## REQUIRED ACTION:
From the entries below, retype only the lines from the one with "a / b / c = ideal" through the one with "0.07 / 0.07 |", exactly as written.

## RECORD EXTRACTS:
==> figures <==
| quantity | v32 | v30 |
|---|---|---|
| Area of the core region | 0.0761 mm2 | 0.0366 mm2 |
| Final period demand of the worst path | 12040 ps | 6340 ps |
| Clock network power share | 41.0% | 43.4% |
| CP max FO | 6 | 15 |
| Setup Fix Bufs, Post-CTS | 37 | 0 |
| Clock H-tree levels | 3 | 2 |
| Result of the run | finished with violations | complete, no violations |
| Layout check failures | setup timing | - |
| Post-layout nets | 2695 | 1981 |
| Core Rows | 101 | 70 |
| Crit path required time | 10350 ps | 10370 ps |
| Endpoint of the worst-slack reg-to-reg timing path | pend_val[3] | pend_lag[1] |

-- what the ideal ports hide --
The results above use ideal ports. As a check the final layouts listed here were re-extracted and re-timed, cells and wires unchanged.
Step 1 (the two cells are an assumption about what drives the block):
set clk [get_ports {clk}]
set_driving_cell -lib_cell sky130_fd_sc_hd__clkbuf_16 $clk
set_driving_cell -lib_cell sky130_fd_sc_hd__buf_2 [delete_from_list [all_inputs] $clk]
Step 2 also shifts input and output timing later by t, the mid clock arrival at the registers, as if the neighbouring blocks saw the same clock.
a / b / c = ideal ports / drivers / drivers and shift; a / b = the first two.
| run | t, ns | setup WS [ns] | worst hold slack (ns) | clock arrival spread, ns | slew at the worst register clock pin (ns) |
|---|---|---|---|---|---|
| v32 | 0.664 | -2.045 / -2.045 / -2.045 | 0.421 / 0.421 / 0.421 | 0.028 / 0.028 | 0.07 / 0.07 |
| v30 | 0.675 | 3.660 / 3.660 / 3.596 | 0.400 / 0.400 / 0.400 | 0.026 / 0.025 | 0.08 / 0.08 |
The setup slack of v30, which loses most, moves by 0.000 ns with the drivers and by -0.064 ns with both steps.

## ANSWER TO THE PROBLEM:
a / b / c = ideal ports / drivers / drivers and shift; a / b = the first two.
| run | t, ns | setup WS [ns] | worst hold slack (ns) | clock arrival spread, ns | slew at the worst register clock pin (ns) |
|---|---|---|---|---|---|
| v32 | 0.664 | -2.045 / -2.045 / -2.045 | 0.421 / 0.421 / 0.421 | 0.028 / 0.028 | 0.07 / 0.07 |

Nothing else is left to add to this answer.